当时的我总是低着头,不爱和人说话,常常无所事事的到处搞点小破坏,所以被老师推荐去参加志愿活动。没想到,人生第一次的参与将我带到了一个新的领域,我竟然爱上了公益,甚至还在心里埋下了一颗要一辈子去做的理想萌芽。从那以后我开始专心为自己的理想事业努力,活跃在各种志愿者协会、公益社团中。

正当我满怀热情地前行的时候,一次备受挫折的志愿活动让我失望到几近放弃。

那时我们为一所民工子弟学校的孩子带去书籍和礼品,并想要通过英语教学的课程让他们感受知识的魅力,引导他们建立用知识改变人生的学习态度。就在教学计划实施的过程中,一个小女孩不耐烦地对我说:“哥哥,你直接把礼物给我吧!你们来不就是为了送我们礼物吗?”

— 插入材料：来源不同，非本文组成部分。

==> src/logic/obj_slice_if.sv <==
`timescale 1ns/10ps
// one slice in flight, fetch does not send again before slice_done
interface obj_slice_if;
    import obj_pkg::*;

    logic                     active;      // line in progress
    logic                     slice_valid;
    logic [GFX_DW-1:0]        data;
    logic signed [POS_W-1:0]  x_base;
    logic                     xflip;
    logic [PRI_W+PAL_W-1:0]   color;       // priority over palette
    logic                     slice_done;  // eighth pixel written

    modport fetch_mp (
        output active, slice_valid, data, x_base, xflip, color,
        input  slice_done
    );

    modport draw_mp (
        input  active, slice_valid, data, x_base, xflip, color,
        output slice_done
    );
endinterface

==> src/logic/obj_tile_fetch.sv <==
`timescale 1ns/10ps
// request, tile and offset hold until gfx_ok_i; the slice data passes on in that cycle
module obj_tile_fetch (
    input  logic                           clk96_i,
    input  logic                           reset96_i,
    input  logic                           line_start_i,
    input  logic                           gfx_ok_i,
    input  logic [obj_pkg::GFX_DW-1:0]     gfx_data_i,
    output logic                           gfx_cs_o,
    output logic [obj_pkg::TILE_W-1:0]     gfx_tile_o,
    output logic [obj_pkg::GFX_OFFS_W-1:0] gfx_offs_o,
    output logic                           line_done_o,
    obj_entry_if.fetch_mp                  ent,
    obj_slice_if.fetch_mp                  slc
);
    import obj_pkg::*;

    typedef enum logic [2:0] {F_IDLE, F_NEXT, F_WAIT, F_REQ, F_DRAW} state_t;

    state_t                  state;
    logic [SIZE_W-1:0]       col_q;
    logic [SIZE_W-1:0]       tcol;
    logic [SIZE_W-1:0]       xsize_q;
    logic [PRI_W-1:0]        pri_q;
    logic [PAL_W-1:0]        pal_q;
    logic                    xflip_q;
    logic signed [POS_W-1:0] x_q;
    logic [ROW_W-1:0]        row_q;
    logic [GFX_OFFS_W-1:0]   slot;

    // slice index = tile row * tiles across + column, 8 slices per tile
    always_comb begin
        slot = GFX_OFFS_W'(row_q[ROW_W-1:3]) * (GFX_OFFS_W'(xsize_q) + 1'b1)
               + GFX_OFFS_W'(col_q);
        gfx_offs_o = {slot[GFX_OFFS_W-4:0], row_q[2:0]};
    end

    assign tcol = xflip_q ? xsize_q - col_q : col_q;  // flipped sprites start at the far tile

    assign gfx_cs_o        = (state == F_REQ);
    assign ent.next        = (state == F_NEXT);
    assign slc.active      = (state != F_IDLE);
    assign slc.slice_valid = (state == F_REQ) && gfx_ok_i;
    assign slc.data        = gfx_data_i;
    assign slc.x_base      = x_q + POS_W'({tcol, 3'b000});
    assign slc.xflip       = xflip_q;
    assign slc.color       = {pri_q, pal_q};

    always_ff @(posedge clk96_i) begin
        if (state == F_WAIT && ent.entry_valid) begin
            gfx_tile_o <= ent.attr[ATTR_TILE_LSB +: TILE_W];
            pri_q      <= ent.attr[ATTR_PRI_LSB +: PRI_W];
            pal_q      <= ent.attr[ATTR_PAL_LSB +: PAL_W];
            xflip_q    <= ent.attr[ATTR_XFLIP];
            xsize_q    <= ent.attr[ATTR_XSIZE_LSB +: SIZE_W];
            x_q        <= ent.x;
            row_q      <= ent.row;
        end
    end

    always_ff @(posedge clk96_i or posedge reset96_i) begin
        if (reset96_i) begin
            state       <= F_IDLE;
            col_q       <= '0;
            line_done_o <= 1'b0;
        end else begin
            line_done_o <= 1'b0;
            case (state)
                F_IDLE: if (line_start_i) state <= F_NEXT;
                F_NEXT: state <= F_WAIT;
                F_WAIT: begin
                    if (ent.entry_valid) begin
                        col_q <= '0;
                        state <= F_REQ;
                    end else if (ent.line_end) begin
                        line_done_o <= 1'b1;
                        state       <= F_IDLE;
                    end
                end
                F_REQ: if (gfx_ok_i) state <= F_DRAW;  // stall here on slow memory
                F_DRAW: if (slc.slice_done) begin
                    if (col_q == xsize_q) begin
                        state <= F_NEXT;
                    end else begin
                        col_q <= col_q + 1'b1;
                        state <= F_REQ;
                    end
                end
                default: state <= F_IDLE;
            endcase
        end
    end
endmodule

我从未预想到自己提供的帮助竟然这样不被需要,理想变成不被认可的负担,这让我觉得糟糕透了!

而我的沮丧,让我开始疑惑:我一直想要通过自己的力量去帮助别人,但对于他们来说,这些帮助是真的被需要吗?或者说,是否存在有一种更好的方法给予他们帮助?

可惜的是,即使我反反复复地尝试与寻找,也依旧得不出任何让自己满意的答案。我停滞不前,有了放弃所谓“理想”的念头。

直到大三,因为在伦敦留学的机会,让我能够进入玛莎百货的CSR部门进行实习。作为同时学习工商管理与人类学的我来说,是听说过“企业社会责任”这样的概念。但我并不觉得它与之前自己经历过的帮助企业进行公益活动的事例有什么差别。只有在我真正走进这家英国最大的跨国商业零售企业时,才发现它还真有点不同。

不,应该说是很大的不同。

在那里,员工从来不会被要求去说服顾客他所挑选的衣物是如何穿即显瘦,也不会在休渔期去大力促销非应季的生鲜产品。但这些员工却很愿意去和顾客分享产品背后所蕴藏的那一条可持续的绿色生产链,告诉他们,这条生产链正在改变着企业的运营模式,正在帮助着企业的周边社区。它已经开始让企业为保护环境做出努力,为减少碳排放贡献力量。此外,玛莎百货还会主动招募伦敦大街上的流浪汉,为他们提供3个月的免费技能培训。优秀的学习者,将会被正式录用,继续工作。相处中我发觉,这些被留下的流浪汉员工始终认真勤奋,即使我不愿承认,但我真的有被威胁的感觉。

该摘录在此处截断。